Nanomaterial-Enabled Smart Textiles: A Decade of Innovation, Challenges, and Future Frontiers Beyond Wearables
摘要
The transition from rigid wearable electronics to intrinsically functional textiles is a fundamental materials design problem rather than a simple integration problem. In the following, the evolution of smart textiles, starting from the first conductive fibers and ending with the latest achievements in the field of multifunctional smart textiles enabled by low-dimensional nanomaterials, including graphene, MXenes, carbon nanotubes, and metal nanostructures, is critically reviewed.
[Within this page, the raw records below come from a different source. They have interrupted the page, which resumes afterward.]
### src/rtl/sv_input_loader.sv
// ---------------------------------------------------------------------------
// sv_input_loader
//
// Streams a run of int8 elements out of a 32-bit BRAM onto an AXI-Stream
// master port. Each element is sign-extended to DATA_WIDTH bits and tagged
// with a rolling element index (TID) that selects the downstream MAC.
// The first element may sit at any byte lane of its BRAM word.
//
// Optional feature macro: SV_INPUT_LOADER_PREFETCH_EN
//   When defined, the next BRAM word is read while the current one is being
//   streamed, so word boundaries cost no bubbles when TREADY stays high.
//   When undefined, every word costs a READ and a LATCH cycle.
//
// Ports
//   clk, rst           clock, synchronous active-high reset
//   start              one-cycle request to begin a transfer (ignored if busy)
//   base_addr          byte address of the first element (may be unaligned)
//   num_elements       number of int8 elements to stream
//   busy               high while a transfer is in progress
//   done               one-cycle pulse on the final handshake (or one cycle
//                      after a zero-length start)
//   M_AXIS_*           AXI-Stream master (TDATA, TVALID, TREADY, TLAST, TID)
//   BRAM_*             BRAM port A: word-aligned read address, read enable,
//                      read data one cycle after the enable; write side tied off
// ---------------------------------------------------------------------------
module sv_input_loader #(
    parameter int DATA_WIDTH      = 32,
    parameter int BRAM_DATA_WIDTH = 32,
    parameter int ADDR_WIDTH      = 32,
    parameter int C_TID_WIDTH     = 2
) (
    input  logic                   clk,
    input  logic                   rst,
    input  logic                   start,
    input  logic [ADDR_WIDTH-1:0]  base_addr,
    input  logic [ADDR_WIDTH-1:0]  num_elements,
    output logic                   busy,
    output logic                   done,
    output logic [DATA_WIDTH-1:0]  M_AXIS_TDATA,
    output logic                   M_AXIS_TVALID,
    input  logic                   M_AXIS_TREADY,
    output logic                   M_AXIS_TLAST,
    output logic [C_TID_WIDTH-1:0] M_AXIS_TID,
    output logic [31:0]            BRAM_addr,
    output logic [31:0]            BRAM_din,
    input  logic [31:0]            BRAM_dout,
    output logic                   BRAM_en,
    output logic [3:0]             BRAM_we,
    output logic                   BRAM_rst,
    output logic                   BRAM_clk
);

    typedef enum logic [1:0] {
        IDLE  = 2'd0,
        READ  = 2'd1,
        LATCH = 2'd2,
        SEND  = 2'd3
    } state_t;

    localparam logic [ADDR_WIDTH-1:0]  ADDR_ZERO = ADDR_WIDTH'(1'b0);
    localparam logic [ADDR_WIDTH-1:0]  ADDR_ONE  = ADDR_WIDTH'(1'b1);
    localparam logic [C_TID_WIDTH-1:0] TID_ZERO  = C_TID_WIDTH'(1'b0);
    localparam logic [C_TID_WIDTH-1:0] TID_ONE   = C_TID_WIDTH'(1'b1);

    // Pick byte lane 'lane' (little-endian) of a BRAM word and sign-extend it.
    function automatic logic [DATA_WIDTH-1:0] sext_lane(
        input logic [BRAM_DATA_WIDTH-1:0] word,
        input logic [1:0]                 lane
    );
        logic signed [7:0] byte_v;
        case (lane)
            2'd0:    byte_v = word[7:0];
            2'd1:    byte_v = word[15:8];
            2'd2:    byte_v = word[23:16];
            2'd3:    byte_v = word[31:24];
            default: byte_v = word[7:0];
        endcase
        return DATA_WIDTH'(byte_v);
    endfunction

    state_t                      state_r;
    state_t                      state_next_s;
    logic [ADDR_WIDTH-1:0]       addr_r;
    logic [ADDR_WIDTH-1:0]       count_r;
    logic [BRAM_DATA_WIDTH-1:0]  word_r;
    logic [C_TID_WIDTH-1:0]      tid_r;
    logic                        zero_done_r;

    logic                        send_s;
    logic                        hs_s;
    logic                        last_s;
    logic                        lane3_s;
    logic                        accept_s;
    logic [ADDR_WIDTH-1:0]       word_addr_s;
    logic                        pf_issue_s;
    logic                        word_from_pf_s;

    // Reset is gated into the stream controls so a beat cannot complete
    // (and done cannot fire) in the cycle that rst is being applied.
    assign send_s      = (state_r == SEND) && !rst;
    assign hs_s        = send_s && M_AXIS_TREADY;
    assign last_s      = (count_r == ADDR_ONE);
    assign lane3_s     = (addr_r[1:0] == 2'd3);
    assign accept_s    = (state_r == IDLE) && start;
    assign word_addr_s = {addr_r[ADDR_WIDTH-1:2], 2'b00};

`ifdef SV_INPUT_LOADER_PREFETCH_EN
    logic [BRAM_DATA_WIDTH-1:0]  pf_buf_r;
    logic                        pf_valid_r;
    logic                        pf_pending_r;
    logic                        pf_done_r;
    logic [ADDR_WIDTH-1:0]       in_word_s;
    logic                        pf_avail_s;
    logic [BRAM_DATA_WIDTH-1:0]  pf_data_s;

    // Elements left in the current word from the present lane upward; if
    // more remain than that, the following word is needed.
    assign in_word_s  = ADDR_WIDTH'(3'd4 - {1'b0, addr_r[1:0]});
    assign pf_issue_s = send_s && !pf_done_r && (count_r > in_word_s);
    // Read data arriving this cycle can be used directly, before it lands
    // in the buffer.
    assign pf_avail_s = pf_valid_r || pf_pending_r;
    assign pf_data_s  = pf_pending_r ? BRAM_dout : pf_buf_r;
`else
    assign pf_issue_s = 1'b0;
`endif

    // FSM state register
    always_ff @(posedge clk) begin
        if (rst) begin
            state_r <= IDLE;
        end else begin
            state_r <= state_next_s;
        end
    end

    // FSM next-state and word-load select
    always_comb begin
        state_next_s   = state_r;
        word_from_pf_s = 1'b0;
        case (state_r)
            IDLE: begin
                if (start && (num_elements != ADDR_ZERO)) begin
                    state_next_s = READ;
                end else begin
                    state_next_s = IDLE;
                end
            end
            READ: begin
                state_next_s = LATCH;
            end
            LATCH: begin
                state_next_s = SEND;
            end
            SEND: begin
                if (hs_s && last_s) begin
                    state_next_s = IDLE;
                end else if (hs_s && lane3_s) begin
`ifdef SV_INPUT_LOADER_PREFETCH_EN
                    if (pf_avail_s) begin
                        state_next_s   = SEND;
                        word_from_pf_s = 1'b1;
                    end else if (pf_issue_s) begin
                        // Read of the next word leaves this cycle, so its
                        // data is ready in the following (LATCH) cycle.
                        state_next_s = LATCH;
                    end else begin
                        state_next_s = READ;
                    end
`else
                    state_next_s = READ;
`endif
                end else begin
                    state_next_s = SEND;
                end
            end
            default: begin
                state_next_s = IDLE;
            end
        endcase
    end

    // Address, remaining count, TID and zero-length done bookkeeping
    always_ff @(posedge clk) begin
        if (rst) begin
            addr_r      <= ADDR_ZERO;
            count_r     <= ADDR_ZERO;
            tid_r       <= TID_ZERO;
            zero_done_r <= 1'b0;
        end else begin
            zero_done_r <= accept_s && (num_elements == ADDR_ZERO);
            if (accept_s) begin
                addr_r  <= base_addr;
                count_r <= num_elements;
                tid_r   <= TID_ZERO;
            end else if (hs_s) begin
                addr_r  <= addr_r + ADDR_ONE;
                count_r <= count_r - ADDR_ONE;
                tid_r   <= tid_r + TID_ONE;
            end else begin
                addr_r  <= addr_r;
                count_r <= count_r;
                tid_r   <= tid_r;
            end
        end
    end

    // Current word register: filled from BRAM in LATCH or from the prefetch buffer
    always_ff @(posedge clk) begin
        if (rst) begin
            word_r <= {BRAM_DATA_WIDTH{1'b0}};
        end else if (state_r == LATCH) begin
            word_r <= BRAM_dout;
`ifdef SV_INPUT_LOADER_PREFETCH_EN
        end else if (word_from_pf_s) begin
            word_r <= pf_data_s;
`endif
        end else begin
            word_r <= word_r;
        end
    end

`ifdef SV_INPUT_LOADER_PREFETCH_EN
    // Prefetch tracking: one read per word, captured the cycle after issue
    always_ff @(posedge clk) begin
        if (rst) begin
            pf_buf_r     <= {BRAM_DATA_WIDTH{1'b0}};
            pf_valid_r   <= 1'b0;
            pf_pending_r <= 1'b0;
            pf_done_r    <= 1'b0;
        end else if ((state_r == LATCH) || word_from_pf_s) begin
            // A new word is being loaded; its own prefetch has not started.
            pf_valid_r   <= 1'b0;
            pf_pending_r <= 1'b0;
            pf_done_r    <= 1'b0;
        end else begin
            if (pf_pending_r) begin
                pf_buf_r   <= BRAM_dout;
                pf_valid_r <= 1'b1;
            end else begin
                pf_buf_r   <= pf_buf_r;
                pf_valid_r <= pf_valid_r;
            end
            pf_pending_r <= pf_issue_s;
            pf_done_r    <= pf_done_r || pf_issue_s;
        end
    end

    assign BRAM_addr = 32'(pf_issue_s ? (word_addr_s + ADDR_WIDTH'(3'd4)) : word_addr_s);
`else
    assign BRAM_addr = 32'(word_addr_s);
`endif

    assign BRAM_en       = ((state_r == READ) && !rst) || pf_issue_s;
    assign BRAM_din      = 32'h0000_0000;
    assign BRAM_we       = 4'b0000;
    assign BRAM_rst      = rst;
    assign BRAM_clk      = clk;

    assign busy          = (state_r != IDLE) && !rst;
    assign done          = zero_done_r || (hs_s && last_s);
    assign M_AXIS_TVALID = send_s;
    assign M_AXIS_TLAST  = send_s && last_s;
    assign M_AXIS_TDATA  = sext_lane(word_r, addr_r[1:0]);
    assign M_AXIS_TID    = tid_r;

endmodule

### config.mk
export PLATFORM = sky130hd
export DESIGN_NAME = sv_input_loader
export DESIGN_NICKNAME = d
export VERILOG_FILES = /design/src/rtl/sv_input_loader.sv
export SDC_FILE = /design/constraint.sdc
export NUM_CORES = 1
export LEC_CHECK = 0
export ABC_AREA = 1
export CAP_MARGIN = 20
export CORE_ASPECT_RATIO = 0.7
export CORE_MARGIN = 2
export CORE_UTILIZATION = 50
export CTS_BUF_LIST = sky130_fd_sc_hd__clkbuf_2 sky130_fd_sc_hd__clkbuf_4 sky130_fd_sc_hd__clkbuf_8
export DETAILED_ROUTE_END_ITERATION = 7
export PLACE_DENSITY = 0.84
export SYNTH_ARGS = -nofsm -noshare
export SYNTH_HDL_FRONTEND = slang
export SYNTH_SLANG_ARGS = --single-unit
### constraint.sdc
create_clock -name clk -period 4.9 [get_ports clk]
set_clock_uncertainty 0.1 [all_clocks]
set_input_delay 0.98 -clock clk [delete_from_list [all_inputs] [get_ports clk]]
set_output_delay 0.98 -clock clk [all_outputs]
set_load 0.02 [all_outputs]
-- Word-level counts from Yosys, hierarchy flattened
Index checks and enable logic that the tools add are counted.
- flip-flop bits (word level): 101
- bits of input ports: 100
- output and inout bits: 109
- logic and storage cells: 44
- add/subtract/negate cells: 3
- eq/ne operators: 7
- muxes and demuxes: 9
- reduce and logical (&&, ||, !) cells: 19
- operators with widths (cell ; count):
    $mux 32 ; 4
    $add 32x1->32 const B ; 1
    $eq 32x1->1 const B ; 1
    $logic_not 32->1 ; 1
    $pmux 8 s4 ; 1
    $reduce_bool 32->1 ; 1
    $sub 32x1->32 const B ; 1
    $logic_and 1x1->1 ; 10
    $eq 2x2->1 const B ; 4
    $pmux 2 s4 ; 1
    $eq 2x1->1 const B ; 2
    $logic_not 2->1 ; 2
    $mux 2 ; 2
    $reduce_bool 2->1 ; 2
    $add 2x1->2 const B ; 1
    $reduce_or 2->1 ; 1
    $logic_not 1->1 ; 1
    $logic_or 1x1->1 ; 1
    $mux 1 ; 1

-- Logic depth before layout (Yosys ltp)
Gate-level depths: netlist of run 1.
- depth after elaboration: 7
- gate-level depth with buffers: 11
- depth with buffers taken out: 11

==> qor.log, run 1 <==
qor: floorplanning.dieArea 15200 sq um
qor: sta.slew_headroom 0.349
qor: final_layout.fin_area 8560 sq um
qor: min_path.hold-path-cell-count 2
qor: final_layout.synthToLayoutAreaGrowth 20.6%
qor: worst_setup_path.timing.critical_path.from clk
qor: route.route.detailed.drc 0
qor: grt.antenna_found_initial 0
qor: cts.cts_hold_repair.buffers 0
qor: placement.port-buffer-count 170
qor: final_layout.layout_common_cells sky130_fd_sc_hd__nand2_1, sky130_fd_sc_hd__nor2_1, sky130_fd_sc_hd__clkdlybuf4s50_1
qor: cts.tritoncts_clock_tree built
qor: route.routedWlPerCell 15.3 microns
qor: worst_setup_path.crit_fanout 2
qor: cts.path_clk_slew 0.11 ns
qor: route.antenna_left 0
qor: power.worst_ir_drop_vdd 0.000137 V
qor: worst_setup_path.critical_path.cell_chain clkbuf_8 > clkbuf_8 > clkdlybuf4s50_1
qor: synthesis.yosysSeqAreaShare 0.285
qor: grt.first_global_vias 6882
qor: worst_setup_path.timing.setup.critical_path_class clk2out
qor: placement.place.gp.congestion 0.944
qor: grt.global_route.usage.total 0.286
qor: synthesis.syn_area 7100 sq um
qor: synthesis.postSynth.asyncResetShare 0
qor: placement.detailedPlacementHpwl 16500 microns
qor: sta.rsz0062_at_grt false
qor: synthesis.syn_avg_cell_area 6.11 sq um
qor: worst_setup_path.crit_top_cell sky130_fd_sc_hd__clkbuf_8
qor: worst_setup_path.critical-path-top-delay-family buffers and inverters
qor: route.tritonroute_pass_1_iters 5
qor: final_layout.layout.area.seq 2020 sq um
qor: worst_setup_path.timing.reg2reg.worst_path_depth 8
qor: sta.final-max-slew-violation-count 0
qor: grt.overflow_after_grt 0
qor: cts.worst_skew_pair.late_latency 0.50 ns
qor: final_layout.final_common_cell sky130_fd_sc_hd__nand2_1
qor: grt.first_pass_grt_wire_length 34800 microns
qor: worst_setup_path.cpPeakStageDelay 0.54 ns
qor: power.p_total 2.42 mW
qor: floorplanning.floorplan.initialDensity 0.510
qor: sta.finalSetupTns 0 ns
qor: final_layout.multi_input_comb_area 3860 sq um
qor: floorplanning.placement_rows 36
qor: worst_setup_path.endpoint_kind output pin
qor: cts.postCtsSetupRepairBufs 0
qor: run_status.run_status finished clean
qor: worst_setup_path.worst_ep_arrival_time 3.22 ns
qor: floorplanning.fp.coreArea 13900 sq um
qor: grt.grt_max_degree 59
qor: synthesis.synth_cell_type_count 44
qor: worst_setup_path.crit_slowest_cell sky130_fd_sc_hd__clkdlybuf4s50_1
qor: sta.setup_slack 0.596 ns
qor: route.drt-total-wl 22200 microns
qor: floorplanning.io-pin-count 209
qor: worst_setup_path.cp_num_buf_inv 3
qor: sta.finalSetupViolCount 0
qor: power.p_leak 3.54 nW
qor: flow_run.max_cap_viol_count 0
qor: route.route.vias.total 7621
qor: floorplanning.chipHeight 104 microns
qor: synthesis.number_of_enable_type_register_cells_in_the_synthesized_netlist 0
qor: route.avgViaCountPerCell 5.26
qor: min_path.hold_class reg2reg
qor: final_layout.final_net_count 1361
qor: synthesis.synth-warning-count 0
qor: cts.cts.repair.resized 0
qor: synthesis.ys_seq_elements 101
qor: route.detailedRoute.firstIterationViolations 722
qor: final_layout.antenna_cells 0
qor: sta.tightest_slew 0.975 ns
qor: final_layout.layout.cells.non_filler 1450
qor: worst_setup_path.worst_setup_path_start_kind clock port
qor: worst_setup_path.cp.required 3.82 ns
qor: sta.final_hold_fails 0
qor: worst_setup_path.path_depth 3
qor: final_layout.n_fill_cell 1343
qor: synthesis.synthesis.instances 1162
qor: placement.placed_instance_count 1431
qor: synthesis.synthFlopType sky130_fd_sc_hd__dfxtp_1
qor: final_layout.final_layout_size_suffix_gt1_frac 0.0421
qor: placement.place_worst_setup_slack 0.862 ns
qor: final_layout.utilization 0.615
qor: placement.placement.cell_area 8310 sq um
qor: floorplanning.die-width 146 microns
qor: sta.fin_hold_ws 0.410 ns
qor: power.pwr_density_cell 282 nW/um^2
qor: min_path.worstHoldStart count_r[1]
qor: worst_setup_path.r2r_start addr_r[1]
worst paths after layout:
check             slack [ns]          to
setup / recovery        0.60    BRAM_clk
hold / removal          0.41  count_r[1]
setup reg to reg        2.47  addr_r[20]
hold reg to reg         0.41  count_r[1]
layout make-up:
| cell class | instances | share of cell area |
|---|---|---|
| multi-input cells | 843 | 0.451 |
| inverters | 121 | 0.0530 |
| well taps | 190 | 0.0278 |
| clock buffers | 13 | 0.0205 |
| repair buffers | 175 | 0.202 |
| flip-flops and latches | 101 | 0.236 |
| clock inverters | 7 | 0.00979 |
cells in the mapped netlist (all sizes together) (2+ instances only):
cell type | n | area (sq um)
a21oi | 65 | 329
a22o | 8 | 70.1
a31oi | 10 | 62.6
and2 | 2 | 12.5
buf | 116 | 840
clkbuf | 18 | 67.6
dfxtp | 101 | 2020
ha | 6 | 75.1
inv | 121 | 454
nand2 | 278 | 1060
nand3 | 58 | 305
nand4 | 20 | 140
nor2 | 224 | 890
nor3 | 5 | 25.0
nor4 | 2 | 12.5
o211ai | 3 | 22.5
o21ai | 86 | 430
o21bai | 2 | 15.0
o22ai | 17 | 106
or2 | 2 | 12.5
xnor2 | 2 | 17.5
xor2 | 7 | 61.3
power breakdown:
part	internal, mW	switching [mW]
Combinational	0.302	0.484
Sequential	0.889	0.0751
Clock	0.276	0.390
Total	1.47	0.948
metal layers:
layer  part of all wire  GRT usage
met1               0.47      0.417
met2               0.41      0.404
met3               0.11     0.0802
met4              0.018     0.0943
met5                  0          0
cells by family (layout without fill, tap and decap cells):
kind of cell,count (synthesis),after routing,synth area share
and+or+nand+nor,593,593,0.348
AOI/OAI and AO/OA,197,197,0.153
DFF,101,101,0.285
adders and majority gates,6,6,0.0106
other,1,38,0.000528
xor gates and xnor gates,9,9,0.0111
buffers and inverters,255,316,0.192
state kept, by name, indices dropped and copies added, names as in the netlist:
register	flops
M_AXIS_TID	2
zero_done_r	1
state_r	2
count_r	32
word_r	32
addr_r	32
worst min-delay path, delay by kind of cell, from the launching register on:
| family | cells | cell delay, ns |
|---|---|---|
| flip-flops | 1 | 0.35 |
| AND/OR/NAND/NOR | 1 | 0.07 |
| AO/OA/AOI/OAI | 1 | 0.06 |
Note: power is estimated with default switching activity, not from simulation.
==> run 2, diff against run 1 <==
--- a/config.mk
+++ b/config.mk
@@ -7,12 +7,15 @@
 export LEC_CHECK = 0
 export ABC_AREA = 1
 export CAP_MARGIN = 20
+export CELL_PAD_IN_SITES_DETAIL_PLACEMENT = 0
+export CELL_PAD_IN_SITES_GLOBAL_PLACEMENT = 2
 export CORE_ASPECT_RATIO = 0.7
 export CORE_MARGIN = 2
-export CORE_UTILIZATION = 50
+export CORE_UTILIZATION = 25
 export CTS_BUF_LIST = sky130_fd_sc_hd__clkbuf_2 sky130_fd_sc_hd__clkbuf_4 sky130_fd_sc_hd__clkbuf_8
 export DETAILED_ROUTE_END_ITERATION = 7
-export PLACE_DENSITY = 0.84
+export PLACE_DENSITY_LB_ADDON = 0.1
+export RECOVER_POWER = 50
 export SYNTH_ARGS = -nofsm -noshare
 export SYNTH_HDL_FRONTEND = slang
 export SYNTH_SLANG_ARGS = --single-unit
==> run 2 against run 1 <==
- core utilization down 30 points
- first-iteration DRC count down 37%
- sequential power about the same
- register-to-register slack worse by 1.3 ns
- sequential share of layout area down 0.49 points
- highest routed layer unchanged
Instead of reviewing the materials, the discussion will be focused on the structure–property–processing relationships governing the electrical stability, mechanical compliance, interfacial adhesion, and long-term durability of smart textiles under cyclic stretching and laundering. The various methods of nanomaterial incorporation into smart textiles, including dip coating, printing, in situ growth, and electrospinning, will be analyzed in the context of their percolation behavior, interfacial effects, defect formation, and scaling limitations. Finally, the reported smart textiles’ performance in various applications, including physiological sensing, environmental monitoring, energy harvesting and storage, thermal regulation, and wireless communication, will be compared and contrasted to reveal the real achievements in the field of smart textiles. Bottlenecks and challenges, including the conductivity/stretchability dilemma, washability, power density, and biocompatibility, will be recognized as the major challenges in the field of smart textiles. Finally, the design principles of the energy-autonomous, mechanically robust, and bio-integrated smart textiles will be discussed, and a roadmap to the development of AI-enabled smart textiles as adaptive human–machine interfaces in the Internet of Things will be drawn.